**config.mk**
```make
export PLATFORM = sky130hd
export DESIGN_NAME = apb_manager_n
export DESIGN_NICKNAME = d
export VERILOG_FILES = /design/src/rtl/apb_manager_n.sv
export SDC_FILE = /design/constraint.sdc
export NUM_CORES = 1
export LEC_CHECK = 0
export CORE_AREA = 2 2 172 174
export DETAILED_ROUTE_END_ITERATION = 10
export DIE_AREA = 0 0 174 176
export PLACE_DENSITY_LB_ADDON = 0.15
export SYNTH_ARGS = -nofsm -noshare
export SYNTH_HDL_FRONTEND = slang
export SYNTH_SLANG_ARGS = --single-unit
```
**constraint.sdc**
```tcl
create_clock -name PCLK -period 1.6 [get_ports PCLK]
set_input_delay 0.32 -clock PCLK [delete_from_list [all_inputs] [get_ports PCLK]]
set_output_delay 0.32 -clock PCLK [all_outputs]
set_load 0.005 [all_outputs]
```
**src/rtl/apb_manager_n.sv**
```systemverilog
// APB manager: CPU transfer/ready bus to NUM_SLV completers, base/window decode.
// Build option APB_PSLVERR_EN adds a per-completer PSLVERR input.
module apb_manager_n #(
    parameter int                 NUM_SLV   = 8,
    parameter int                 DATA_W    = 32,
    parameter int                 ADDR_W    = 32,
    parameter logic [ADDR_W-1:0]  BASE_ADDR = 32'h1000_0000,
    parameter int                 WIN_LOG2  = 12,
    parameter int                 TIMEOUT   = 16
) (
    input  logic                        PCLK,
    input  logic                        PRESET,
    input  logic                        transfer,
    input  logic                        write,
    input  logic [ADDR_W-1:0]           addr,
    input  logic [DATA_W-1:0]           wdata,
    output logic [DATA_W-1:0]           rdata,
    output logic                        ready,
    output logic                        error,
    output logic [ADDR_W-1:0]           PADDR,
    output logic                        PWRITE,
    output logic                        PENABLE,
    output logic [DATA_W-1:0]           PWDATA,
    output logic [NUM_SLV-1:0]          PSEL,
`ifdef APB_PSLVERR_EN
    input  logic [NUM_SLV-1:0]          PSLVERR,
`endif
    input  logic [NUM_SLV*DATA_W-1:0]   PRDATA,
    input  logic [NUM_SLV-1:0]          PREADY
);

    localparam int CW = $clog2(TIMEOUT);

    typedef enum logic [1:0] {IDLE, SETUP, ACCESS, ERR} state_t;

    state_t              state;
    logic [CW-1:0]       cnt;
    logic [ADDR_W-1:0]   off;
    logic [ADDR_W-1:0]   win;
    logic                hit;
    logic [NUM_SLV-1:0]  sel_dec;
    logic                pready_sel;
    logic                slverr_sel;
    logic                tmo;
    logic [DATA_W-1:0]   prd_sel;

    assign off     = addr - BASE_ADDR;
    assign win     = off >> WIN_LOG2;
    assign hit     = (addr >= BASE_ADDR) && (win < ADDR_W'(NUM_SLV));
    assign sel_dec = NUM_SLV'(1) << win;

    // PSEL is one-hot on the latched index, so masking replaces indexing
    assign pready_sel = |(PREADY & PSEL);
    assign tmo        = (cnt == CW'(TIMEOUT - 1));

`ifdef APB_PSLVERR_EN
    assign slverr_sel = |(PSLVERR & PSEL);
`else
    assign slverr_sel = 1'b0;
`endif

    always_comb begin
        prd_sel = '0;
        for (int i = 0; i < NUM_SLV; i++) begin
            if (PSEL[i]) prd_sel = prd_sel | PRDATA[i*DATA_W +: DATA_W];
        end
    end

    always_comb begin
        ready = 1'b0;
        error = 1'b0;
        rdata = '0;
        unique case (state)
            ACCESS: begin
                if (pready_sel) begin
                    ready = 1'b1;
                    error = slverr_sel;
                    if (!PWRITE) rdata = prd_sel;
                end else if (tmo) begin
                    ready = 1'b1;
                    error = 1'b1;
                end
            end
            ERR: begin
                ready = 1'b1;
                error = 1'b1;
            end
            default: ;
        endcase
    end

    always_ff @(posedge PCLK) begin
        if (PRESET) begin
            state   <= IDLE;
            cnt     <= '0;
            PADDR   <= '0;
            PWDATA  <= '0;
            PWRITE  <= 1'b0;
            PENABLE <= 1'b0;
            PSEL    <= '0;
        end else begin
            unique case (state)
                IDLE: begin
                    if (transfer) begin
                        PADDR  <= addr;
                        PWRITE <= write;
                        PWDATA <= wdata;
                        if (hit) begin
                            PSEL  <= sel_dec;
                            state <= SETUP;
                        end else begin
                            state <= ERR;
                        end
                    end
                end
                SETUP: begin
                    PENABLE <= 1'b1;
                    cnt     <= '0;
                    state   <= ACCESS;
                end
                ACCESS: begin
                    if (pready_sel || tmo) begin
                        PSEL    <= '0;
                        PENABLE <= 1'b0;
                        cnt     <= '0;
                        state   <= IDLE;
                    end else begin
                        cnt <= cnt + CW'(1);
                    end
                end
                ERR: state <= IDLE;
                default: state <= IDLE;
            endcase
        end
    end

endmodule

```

━━━━━━━━━━━━━━━━━━━━

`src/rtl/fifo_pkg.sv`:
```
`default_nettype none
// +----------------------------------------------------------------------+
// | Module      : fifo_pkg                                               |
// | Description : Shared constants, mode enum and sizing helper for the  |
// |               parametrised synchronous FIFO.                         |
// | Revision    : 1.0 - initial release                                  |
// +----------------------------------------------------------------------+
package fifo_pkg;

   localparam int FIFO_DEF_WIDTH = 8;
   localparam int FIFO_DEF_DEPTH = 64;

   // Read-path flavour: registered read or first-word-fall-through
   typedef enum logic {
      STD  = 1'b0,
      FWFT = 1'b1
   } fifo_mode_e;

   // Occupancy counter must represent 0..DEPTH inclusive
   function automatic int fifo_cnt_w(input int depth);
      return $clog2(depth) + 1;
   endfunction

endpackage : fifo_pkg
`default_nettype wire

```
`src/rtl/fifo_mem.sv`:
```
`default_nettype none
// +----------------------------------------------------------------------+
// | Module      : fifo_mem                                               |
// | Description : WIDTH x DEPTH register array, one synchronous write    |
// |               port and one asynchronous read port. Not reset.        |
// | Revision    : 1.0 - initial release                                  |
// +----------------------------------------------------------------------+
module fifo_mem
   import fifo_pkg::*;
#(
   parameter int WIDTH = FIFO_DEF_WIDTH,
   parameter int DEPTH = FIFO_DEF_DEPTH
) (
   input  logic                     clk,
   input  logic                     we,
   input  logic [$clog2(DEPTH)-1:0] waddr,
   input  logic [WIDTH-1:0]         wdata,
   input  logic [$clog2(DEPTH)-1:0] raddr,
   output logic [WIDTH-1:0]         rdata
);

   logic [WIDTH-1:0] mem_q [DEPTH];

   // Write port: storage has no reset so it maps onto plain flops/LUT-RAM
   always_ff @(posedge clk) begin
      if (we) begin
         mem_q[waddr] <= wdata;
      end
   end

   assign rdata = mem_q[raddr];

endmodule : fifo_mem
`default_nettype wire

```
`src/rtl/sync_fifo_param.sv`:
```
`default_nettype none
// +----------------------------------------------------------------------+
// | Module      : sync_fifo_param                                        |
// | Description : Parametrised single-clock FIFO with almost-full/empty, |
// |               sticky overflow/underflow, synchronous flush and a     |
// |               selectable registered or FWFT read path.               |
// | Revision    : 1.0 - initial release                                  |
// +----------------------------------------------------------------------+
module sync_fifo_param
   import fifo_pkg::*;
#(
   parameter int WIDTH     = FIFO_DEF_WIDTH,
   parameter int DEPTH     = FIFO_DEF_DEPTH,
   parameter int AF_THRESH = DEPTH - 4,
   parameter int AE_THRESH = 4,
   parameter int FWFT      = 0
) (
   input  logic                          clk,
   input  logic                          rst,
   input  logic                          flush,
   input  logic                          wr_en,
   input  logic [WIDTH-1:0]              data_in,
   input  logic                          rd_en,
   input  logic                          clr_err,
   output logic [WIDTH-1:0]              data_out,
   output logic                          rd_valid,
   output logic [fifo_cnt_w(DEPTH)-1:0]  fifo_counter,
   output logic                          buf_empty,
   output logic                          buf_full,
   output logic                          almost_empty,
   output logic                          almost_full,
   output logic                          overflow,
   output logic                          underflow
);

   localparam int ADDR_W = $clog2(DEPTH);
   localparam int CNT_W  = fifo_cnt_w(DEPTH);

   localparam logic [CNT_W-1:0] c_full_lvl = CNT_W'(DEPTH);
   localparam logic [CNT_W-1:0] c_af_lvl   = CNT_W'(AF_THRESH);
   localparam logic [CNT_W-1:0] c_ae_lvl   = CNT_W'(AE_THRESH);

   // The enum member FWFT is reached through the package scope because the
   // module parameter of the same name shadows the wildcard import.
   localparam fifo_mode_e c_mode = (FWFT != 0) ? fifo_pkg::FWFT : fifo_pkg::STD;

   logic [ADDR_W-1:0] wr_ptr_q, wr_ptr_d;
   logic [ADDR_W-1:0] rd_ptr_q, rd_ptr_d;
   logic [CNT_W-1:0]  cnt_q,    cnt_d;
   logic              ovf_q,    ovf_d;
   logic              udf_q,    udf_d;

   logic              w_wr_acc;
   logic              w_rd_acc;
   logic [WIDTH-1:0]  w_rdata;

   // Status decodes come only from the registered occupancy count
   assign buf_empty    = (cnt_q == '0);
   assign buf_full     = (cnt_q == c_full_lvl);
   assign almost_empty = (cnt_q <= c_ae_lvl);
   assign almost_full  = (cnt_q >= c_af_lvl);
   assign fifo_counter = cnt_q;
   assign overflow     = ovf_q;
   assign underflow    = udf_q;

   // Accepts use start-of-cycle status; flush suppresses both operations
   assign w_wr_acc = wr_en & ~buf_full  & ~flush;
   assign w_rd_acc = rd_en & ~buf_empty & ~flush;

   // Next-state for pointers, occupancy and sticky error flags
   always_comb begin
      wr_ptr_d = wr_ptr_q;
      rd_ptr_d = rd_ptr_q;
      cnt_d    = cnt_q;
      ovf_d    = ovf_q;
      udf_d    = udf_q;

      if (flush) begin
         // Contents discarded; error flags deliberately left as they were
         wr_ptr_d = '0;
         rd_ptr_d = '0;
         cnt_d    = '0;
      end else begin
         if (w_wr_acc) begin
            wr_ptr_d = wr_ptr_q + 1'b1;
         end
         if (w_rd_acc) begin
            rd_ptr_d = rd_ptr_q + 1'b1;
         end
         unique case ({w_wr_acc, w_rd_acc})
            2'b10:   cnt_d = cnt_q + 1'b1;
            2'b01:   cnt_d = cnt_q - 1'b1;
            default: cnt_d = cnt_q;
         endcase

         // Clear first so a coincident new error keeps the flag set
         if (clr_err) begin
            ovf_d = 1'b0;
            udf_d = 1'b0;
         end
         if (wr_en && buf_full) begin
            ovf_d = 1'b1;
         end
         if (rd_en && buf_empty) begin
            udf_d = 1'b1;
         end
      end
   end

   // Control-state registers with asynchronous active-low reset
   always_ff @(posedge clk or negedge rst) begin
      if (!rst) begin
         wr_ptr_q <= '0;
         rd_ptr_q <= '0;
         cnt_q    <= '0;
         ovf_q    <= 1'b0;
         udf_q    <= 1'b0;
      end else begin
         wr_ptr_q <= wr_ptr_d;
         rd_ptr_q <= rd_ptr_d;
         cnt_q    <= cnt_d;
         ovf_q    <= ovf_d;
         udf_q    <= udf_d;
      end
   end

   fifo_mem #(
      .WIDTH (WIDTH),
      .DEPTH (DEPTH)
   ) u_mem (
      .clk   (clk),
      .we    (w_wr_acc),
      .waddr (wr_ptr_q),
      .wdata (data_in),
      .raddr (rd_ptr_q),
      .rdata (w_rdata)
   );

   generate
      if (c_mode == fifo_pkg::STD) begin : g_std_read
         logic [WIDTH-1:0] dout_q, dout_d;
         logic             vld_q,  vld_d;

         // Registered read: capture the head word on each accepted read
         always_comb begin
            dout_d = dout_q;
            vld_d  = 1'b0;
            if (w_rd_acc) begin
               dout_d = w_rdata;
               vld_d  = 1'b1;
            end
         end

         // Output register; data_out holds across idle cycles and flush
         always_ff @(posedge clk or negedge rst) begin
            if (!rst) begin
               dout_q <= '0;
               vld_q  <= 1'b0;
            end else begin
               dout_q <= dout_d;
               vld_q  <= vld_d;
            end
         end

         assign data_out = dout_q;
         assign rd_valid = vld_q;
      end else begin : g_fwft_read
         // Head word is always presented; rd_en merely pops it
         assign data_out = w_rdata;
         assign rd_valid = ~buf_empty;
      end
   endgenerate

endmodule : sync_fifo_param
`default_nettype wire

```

━━━━━━━━━━━━━━━━━━━━

Retrieve each line of the data in which the word "PCLK" can be found.

### RESPONSE BELOW
create_clock -name PCLK -period 1.6 [get_ports PCLK]
set_input_delay 0.32 -clock PCLK [delete_from_list [all_inputs] [get_ports PCLK]]
set_output_delay 0.32 -clock PCLK [all_outputs]
    input  logic                        PCLK,
    always_ff @(posedge PCLK) begin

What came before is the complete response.